PROBLEM DETAILS
A single stretch of the material below is to be transcribed exactly, starting at the line with "wire_per_inst_um 16.7 \" and ending after the line with "cap_viol_max_count 0 \".

════════════════════

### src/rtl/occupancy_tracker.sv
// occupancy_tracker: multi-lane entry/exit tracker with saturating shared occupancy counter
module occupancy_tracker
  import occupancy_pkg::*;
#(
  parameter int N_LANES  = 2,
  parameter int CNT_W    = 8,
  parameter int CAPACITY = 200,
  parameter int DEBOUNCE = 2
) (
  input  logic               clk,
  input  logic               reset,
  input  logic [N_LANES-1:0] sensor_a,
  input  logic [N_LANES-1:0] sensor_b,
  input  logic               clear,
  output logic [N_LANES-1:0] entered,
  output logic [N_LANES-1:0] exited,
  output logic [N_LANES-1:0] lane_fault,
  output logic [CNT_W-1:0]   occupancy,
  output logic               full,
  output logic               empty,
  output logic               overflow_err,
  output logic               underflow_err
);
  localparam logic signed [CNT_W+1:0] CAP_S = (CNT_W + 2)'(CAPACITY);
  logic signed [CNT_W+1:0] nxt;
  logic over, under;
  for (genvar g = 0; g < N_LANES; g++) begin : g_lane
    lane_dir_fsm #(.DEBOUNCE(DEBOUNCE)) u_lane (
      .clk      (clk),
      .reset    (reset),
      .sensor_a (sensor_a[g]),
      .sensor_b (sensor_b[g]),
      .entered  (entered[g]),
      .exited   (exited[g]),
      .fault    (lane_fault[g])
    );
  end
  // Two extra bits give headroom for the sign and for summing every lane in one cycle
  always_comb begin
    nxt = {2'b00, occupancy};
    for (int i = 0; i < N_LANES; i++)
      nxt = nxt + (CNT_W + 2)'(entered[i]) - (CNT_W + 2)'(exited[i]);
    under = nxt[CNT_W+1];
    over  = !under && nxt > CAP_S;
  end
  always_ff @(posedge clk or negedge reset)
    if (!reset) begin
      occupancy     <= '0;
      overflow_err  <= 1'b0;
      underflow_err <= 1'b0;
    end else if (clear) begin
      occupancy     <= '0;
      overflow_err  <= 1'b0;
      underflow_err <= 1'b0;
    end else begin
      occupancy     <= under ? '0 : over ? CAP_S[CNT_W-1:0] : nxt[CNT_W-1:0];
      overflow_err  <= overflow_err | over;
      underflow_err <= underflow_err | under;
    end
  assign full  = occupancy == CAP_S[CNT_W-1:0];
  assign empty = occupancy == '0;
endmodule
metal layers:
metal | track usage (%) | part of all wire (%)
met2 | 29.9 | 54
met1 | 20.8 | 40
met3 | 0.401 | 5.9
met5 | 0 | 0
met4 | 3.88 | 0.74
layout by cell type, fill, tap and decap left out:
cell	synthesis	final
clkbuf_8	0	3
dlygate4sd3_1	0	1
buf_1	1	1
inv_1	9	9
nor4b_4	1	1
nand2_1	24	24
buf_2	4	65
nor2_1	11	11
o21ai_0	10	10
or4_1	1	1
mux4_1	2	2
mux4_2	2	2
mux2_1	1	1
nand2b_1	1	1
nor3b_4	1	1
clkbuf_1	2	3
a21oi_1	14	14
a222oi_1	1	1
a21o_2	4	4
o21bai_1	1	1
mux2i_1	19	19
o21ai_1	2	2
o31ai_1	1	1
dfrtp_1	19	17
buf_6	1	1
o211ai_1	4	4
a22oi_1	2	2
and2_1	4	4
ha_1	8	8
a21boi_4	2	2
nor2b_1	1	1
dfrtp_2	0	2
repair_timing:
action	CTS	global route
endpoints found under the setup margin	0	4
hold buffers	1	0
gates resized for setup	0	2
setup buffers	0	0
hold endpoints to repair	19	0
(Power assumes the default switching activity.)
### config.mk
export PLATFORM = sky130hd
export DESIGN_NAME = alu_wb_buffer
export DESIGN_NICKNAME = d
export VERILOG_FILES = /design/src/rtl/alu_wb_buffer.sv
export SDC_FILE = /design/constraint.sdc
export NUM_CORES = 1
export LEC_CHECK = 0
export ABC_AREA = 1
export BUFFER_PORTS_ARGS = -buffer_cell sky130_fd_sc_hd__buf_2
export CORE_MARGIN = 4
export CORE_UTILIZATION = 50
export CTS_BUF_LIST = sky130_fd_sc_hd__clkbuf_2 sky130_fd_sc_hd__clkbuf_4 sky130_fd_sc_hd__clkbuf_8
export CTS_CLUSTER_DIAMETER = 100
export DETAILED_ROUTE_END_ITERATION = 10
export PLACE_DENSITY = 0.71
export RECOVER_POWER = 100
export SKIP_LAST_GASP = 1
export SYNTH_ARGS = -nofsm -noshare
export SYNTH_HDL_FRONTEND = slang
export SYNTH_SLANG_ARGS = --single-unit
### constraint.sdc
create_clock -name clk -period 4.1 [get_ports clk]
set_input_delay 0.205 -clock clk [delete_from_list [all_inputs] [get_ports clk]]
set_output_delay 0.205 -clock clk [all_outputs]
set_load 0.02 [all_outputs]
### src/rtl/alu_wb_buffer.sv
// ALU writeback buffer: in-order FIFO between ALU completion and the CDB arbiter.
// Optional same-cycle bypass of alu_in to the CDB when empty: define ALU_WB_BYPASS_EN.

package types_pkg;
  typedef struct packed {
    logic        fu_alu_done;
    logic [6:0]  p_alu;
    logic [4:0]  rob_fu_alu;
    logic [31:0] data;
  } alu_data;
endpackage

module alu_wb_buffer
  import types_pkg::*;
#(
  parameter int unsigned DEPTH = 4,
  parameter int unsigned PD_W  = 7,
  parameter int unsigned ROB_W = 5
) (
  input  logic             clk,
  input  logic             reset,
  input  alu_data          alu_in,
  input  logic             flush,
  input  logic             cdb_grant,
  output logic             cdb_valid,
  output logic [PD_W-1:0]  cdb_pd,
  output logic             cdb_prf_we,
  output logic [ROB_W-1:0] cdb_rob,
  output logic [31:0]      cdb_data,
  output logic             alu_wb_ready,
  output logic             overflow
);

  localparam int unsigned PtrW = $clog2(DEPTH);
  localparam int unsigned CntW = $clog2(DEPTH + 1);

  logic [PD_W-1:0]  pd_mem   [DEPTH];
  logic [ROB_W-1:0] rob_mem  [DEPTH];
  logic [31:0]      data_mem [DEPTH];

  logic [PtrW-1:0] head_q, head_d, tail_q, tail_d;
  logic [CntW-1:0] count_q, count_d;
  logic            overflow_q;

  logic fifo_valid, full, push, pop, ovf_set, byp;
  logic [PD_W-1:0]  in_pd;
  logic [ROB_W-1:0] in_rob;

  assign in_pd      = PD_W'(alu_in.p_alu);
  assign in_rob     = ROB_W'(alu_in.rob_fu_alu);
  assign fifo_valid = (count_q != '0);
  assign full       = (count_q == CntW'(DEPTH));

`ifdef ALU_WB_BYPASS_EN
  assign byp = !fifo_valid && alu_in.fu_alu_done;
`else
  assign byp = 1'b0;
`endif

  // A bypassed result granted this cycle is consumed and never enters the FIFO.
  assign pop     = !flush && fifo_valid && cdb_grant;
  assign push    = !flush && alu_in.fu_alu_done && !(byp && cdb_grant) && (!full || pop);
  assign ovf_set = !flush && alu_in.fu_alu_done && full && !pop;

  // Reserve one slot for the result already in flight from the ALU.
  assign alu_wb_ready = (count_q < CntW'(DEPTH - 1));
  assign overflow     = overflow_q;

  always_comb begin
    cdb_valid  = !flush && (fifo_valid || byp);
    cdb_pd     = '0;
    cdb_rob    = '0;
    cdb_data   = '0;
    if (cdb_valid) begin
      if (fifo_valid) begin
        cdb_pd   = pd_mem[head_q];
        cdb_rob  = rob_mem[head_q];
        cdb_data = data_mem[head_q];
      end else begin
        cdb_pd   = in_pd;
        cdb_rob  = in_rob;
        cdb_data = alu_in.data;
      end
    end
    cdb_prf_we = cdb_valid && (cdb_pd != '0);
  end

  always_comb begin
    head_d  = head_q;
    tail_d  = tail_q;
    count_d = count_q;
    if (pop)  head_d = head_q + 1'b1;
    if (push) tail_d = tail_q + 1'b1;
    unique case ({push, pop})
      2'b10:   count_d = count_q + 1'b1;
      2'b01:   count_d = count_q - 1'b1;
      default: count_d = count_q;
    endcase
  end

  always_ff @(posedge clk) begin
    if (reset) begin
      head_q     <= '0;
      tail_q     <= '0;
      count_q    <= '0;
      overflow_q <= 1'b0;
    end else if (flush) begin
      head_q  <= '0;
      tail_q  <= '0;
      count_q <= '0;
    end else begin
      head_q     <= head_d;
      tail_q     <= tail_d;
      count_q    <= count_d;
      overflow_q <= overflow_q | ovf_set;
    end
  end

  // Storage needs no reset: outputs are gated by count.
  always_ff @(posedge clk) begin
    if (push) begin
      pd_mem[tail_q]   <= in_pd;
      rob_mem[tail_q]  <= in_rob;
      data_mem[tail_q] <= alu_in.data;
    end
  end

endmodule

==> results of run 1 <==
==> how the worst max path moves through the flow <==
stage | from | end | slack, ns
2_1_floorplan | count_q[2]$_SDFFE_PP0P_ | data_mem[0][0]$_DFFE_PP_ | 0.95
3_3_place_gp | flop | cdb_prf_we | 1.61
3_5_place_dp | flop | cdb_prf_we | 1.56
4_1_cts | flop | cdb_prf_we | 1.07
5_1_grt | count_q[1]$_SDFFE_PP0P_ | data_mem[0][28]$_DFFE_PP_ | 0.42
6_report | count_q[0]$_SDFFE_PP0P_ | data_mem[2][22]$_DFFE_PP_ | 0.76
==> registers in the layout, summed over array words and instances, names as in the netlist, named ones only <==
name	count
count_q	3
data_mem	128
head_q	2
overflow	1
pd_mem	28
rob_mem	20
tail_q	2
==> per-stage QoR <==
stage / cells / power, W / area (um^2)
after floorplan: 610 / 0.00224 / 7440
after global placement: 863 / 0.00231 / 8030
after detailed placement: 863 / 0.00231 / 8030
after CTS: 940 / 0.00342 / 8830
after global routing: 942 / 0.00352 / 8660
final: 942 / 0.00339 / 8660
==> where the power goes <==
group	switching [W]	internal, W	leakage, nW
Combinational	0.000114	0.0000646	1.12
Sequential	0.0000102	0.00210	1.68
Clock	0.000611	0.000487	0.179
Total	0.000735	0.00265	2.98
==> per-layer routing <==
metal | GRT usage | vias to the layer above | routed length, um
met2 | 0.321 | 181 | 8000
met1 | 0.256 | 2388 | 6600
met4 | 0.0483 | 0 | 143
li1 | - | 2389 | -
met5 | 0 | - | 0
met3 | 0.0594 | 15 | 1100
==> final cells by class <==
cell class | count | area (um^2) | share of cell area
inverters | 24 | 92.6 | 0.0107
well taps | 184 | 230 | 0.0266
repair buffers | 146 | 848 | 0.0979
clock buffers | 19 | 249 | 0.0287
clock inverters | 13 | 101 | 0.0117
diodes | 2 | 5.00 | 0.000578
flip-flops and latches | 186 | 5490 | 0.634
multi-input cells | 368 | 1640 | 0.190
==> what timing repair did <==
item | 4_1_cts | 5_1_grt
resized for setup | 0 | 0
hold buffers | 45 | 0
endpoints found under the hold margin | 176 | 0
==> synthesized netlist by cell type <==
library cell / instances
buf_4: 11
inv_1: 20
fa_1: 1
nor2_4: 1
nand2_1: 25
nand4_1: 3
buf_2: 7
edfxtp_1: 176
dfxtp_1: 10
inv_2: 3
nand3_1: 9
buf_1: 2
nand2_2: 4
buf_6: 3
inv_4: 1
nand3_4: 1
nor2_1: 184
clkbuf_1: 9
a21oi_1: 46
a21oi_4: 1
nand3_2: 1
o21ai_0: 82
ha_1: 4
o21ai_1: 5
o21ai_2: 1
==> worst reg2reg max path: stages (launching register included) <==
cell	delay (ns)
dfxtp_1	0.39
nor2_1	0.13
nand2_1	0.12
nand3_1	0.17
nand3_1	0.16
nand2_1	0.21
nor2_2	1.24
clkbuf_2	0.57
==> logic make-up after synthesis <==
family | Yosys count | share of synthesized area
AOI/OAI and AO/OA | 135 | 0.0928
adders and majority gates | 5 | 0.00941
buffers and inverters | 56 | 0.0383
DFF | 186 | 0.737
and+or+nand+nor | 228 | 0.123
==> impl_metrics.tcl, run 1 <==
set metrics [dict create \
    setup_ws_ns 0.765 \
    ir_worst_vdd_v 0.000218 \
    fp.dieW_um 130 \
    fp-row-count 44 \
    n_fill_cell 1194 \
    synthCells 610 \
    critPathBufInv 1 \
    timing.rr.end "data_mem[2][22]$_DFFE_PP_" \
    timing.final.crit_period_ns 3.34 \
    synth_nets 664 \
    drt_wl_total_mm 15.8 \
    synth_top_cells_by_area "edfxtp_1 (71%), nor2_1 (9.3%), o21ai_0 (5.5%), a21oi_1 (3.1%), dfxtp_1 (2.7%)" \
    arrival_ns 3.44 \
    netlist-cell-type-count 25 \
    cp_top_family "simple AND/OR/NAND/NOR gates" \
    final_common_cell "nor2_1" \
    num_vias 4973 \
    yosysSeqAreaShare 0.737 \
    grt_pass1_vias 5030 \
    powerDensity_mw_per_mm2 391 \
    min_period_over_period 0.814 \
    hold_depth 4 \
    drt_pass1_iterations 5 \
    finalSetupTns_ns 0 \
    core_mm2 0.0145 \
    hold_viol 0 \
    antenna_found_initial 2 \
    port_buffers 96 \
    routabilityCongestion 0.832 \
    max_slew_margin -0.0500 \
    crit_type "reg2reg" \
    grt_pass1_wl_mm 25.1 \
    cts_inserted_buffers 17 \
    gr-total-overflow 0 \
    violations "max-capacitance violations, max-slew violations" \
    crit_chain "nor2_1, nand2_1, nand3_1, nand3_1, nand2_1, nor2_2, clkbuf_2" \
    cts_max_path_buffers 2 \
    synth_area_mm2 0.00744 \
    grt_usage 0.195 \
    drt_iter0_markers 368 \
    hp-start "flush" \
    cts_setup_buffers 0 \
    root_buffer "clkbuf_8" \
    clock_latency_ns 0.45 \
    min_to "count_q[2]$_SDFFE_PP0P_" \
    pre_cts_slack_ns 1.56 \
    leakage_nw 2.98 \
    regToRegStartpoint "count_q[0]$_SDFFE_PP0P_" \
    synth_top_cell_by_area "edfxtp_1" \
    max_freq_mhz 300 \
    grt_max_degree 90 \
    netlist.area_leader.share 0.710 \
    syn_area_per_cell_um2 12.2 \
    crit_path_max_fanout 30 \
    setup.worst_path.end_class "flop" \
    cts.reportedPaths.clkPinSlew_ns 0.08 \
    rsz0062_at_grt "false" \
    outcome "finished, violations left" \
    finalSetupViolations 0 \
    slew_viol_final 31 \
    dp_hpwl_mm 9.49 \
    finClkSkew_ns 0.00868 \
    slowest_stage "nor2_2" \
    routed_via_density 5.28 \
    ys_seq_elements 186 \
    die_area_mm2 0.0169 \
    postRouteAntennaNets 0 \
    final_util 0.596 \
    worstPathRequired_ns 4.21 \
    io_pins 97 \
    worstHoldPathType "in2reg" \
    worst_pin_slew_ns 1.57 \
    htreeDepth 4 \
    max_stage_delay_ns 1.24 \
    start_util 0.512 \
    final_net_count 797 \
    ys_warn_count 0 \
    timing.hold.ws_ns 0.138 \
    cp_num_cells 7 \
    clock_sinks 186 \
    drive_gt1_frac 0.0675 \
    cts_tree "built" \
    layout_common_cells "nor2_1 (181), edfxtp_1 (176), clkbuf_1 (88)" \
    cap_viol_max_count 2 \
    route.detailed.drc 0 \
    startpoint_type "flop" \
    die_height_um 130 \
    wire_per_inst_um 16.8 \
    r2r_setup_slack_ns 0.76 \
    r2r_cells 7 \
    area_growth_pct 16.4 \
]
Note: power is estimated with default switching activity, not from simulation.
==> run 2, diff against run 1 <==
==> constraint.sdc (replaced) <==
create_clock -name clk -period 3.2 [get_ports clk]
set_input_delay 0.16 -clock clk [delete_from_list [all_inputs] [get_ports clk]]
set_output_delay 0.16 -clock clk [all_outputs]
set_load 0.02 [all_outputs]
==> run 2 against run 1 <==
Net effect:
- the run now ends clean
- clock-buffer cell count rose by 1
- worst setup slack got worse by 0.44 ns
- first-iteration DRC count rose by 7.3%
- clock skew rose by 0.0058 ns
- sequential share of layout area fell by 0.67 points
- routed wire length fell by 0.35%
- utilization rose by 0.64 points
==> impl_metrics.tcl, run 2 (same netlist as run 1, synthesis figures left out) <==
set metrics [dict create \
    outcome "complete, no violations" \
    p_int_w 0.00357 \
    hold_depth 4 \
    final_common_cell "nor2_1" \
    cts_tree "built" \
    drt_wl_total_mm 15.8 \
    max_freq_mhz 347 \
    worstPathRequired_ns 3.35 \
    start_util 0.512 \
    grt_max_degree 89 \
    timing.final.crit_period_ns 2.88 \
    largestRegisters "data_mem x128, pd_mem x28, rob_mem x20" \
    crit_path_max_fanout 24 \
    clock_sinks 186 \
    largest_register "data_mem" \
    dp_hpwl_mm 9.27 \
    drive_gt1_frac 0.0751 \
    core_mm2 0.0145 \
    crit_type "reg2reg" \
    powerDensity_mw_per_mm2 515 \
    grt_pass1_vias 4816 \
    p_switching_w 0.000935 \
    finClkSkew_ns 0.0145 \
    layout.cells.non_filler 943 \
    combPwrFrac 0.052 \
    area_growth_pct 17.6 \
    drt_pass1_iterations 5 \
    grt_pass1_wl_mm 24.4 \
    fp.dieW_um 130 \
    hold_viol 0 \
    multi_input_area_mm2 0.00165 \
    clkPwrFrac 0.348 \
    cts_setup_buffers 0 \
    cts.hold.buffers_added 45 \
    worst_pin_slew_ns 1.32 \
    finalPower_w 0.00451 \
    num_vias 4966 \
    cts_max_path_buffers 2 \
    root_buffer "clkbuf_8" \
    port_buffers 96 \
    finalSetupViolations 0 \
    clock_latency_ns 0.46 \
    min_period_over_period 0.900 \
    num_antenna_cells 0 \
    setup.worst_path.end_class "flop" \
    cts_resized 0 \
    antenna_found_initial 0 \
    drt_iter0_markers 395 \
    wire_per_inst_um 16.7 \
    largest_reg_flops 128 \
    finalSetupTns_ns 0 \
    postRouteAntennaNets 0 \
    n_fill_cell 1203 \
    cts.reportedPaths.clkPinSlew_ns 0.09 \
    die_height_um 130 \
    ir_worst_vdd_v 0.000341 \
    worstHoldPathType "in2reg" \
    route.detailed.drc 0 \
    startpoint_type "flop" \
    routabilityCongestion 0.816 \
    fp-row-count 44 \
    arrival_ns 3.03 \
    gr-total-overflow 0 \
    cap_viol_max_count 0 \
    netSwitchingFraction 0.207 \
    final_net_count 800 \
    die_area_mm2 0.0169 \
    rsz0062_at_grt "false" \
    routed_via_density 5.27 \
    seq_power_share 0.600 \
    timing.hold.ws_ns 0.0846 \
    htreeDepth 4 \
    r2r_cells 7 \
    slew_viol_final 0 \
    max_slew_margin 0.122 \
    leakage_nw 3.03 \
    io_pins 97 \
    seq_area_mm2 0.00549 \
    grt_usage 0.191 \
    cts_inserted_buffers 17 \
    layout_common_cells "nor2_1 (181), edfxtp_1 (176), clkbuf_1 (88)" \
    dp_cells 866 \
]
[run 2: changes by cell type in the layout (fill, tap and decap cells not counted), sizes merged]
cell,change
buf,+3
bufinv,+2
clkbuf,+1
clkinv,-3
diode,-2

════════════════════

SOLUTION TO THIS TASK
    wire_per_inst_um 16.7 \
    largest_reg_flops 128 \
    finalSetupTns_ns 0 \
    postRouteAntennaNets 0 \
    n_fill_cell 1203 \
    cts.reportedPaths.clkPinSlew_ns 0.09 \
    die_height_um 130 \
    ir_worst_vdd_v 0.000341 \
    worstHoldPathType "in2reg" \
    route.detailed.drc 0 \
    startpoint_type "flop" \
    routabilityCongestion 0.816 \
    fp-row-count 44 \
    arrival_ns 3.03 \
    gr-total-overflow 0 \
    cap_viol_max_count 0 \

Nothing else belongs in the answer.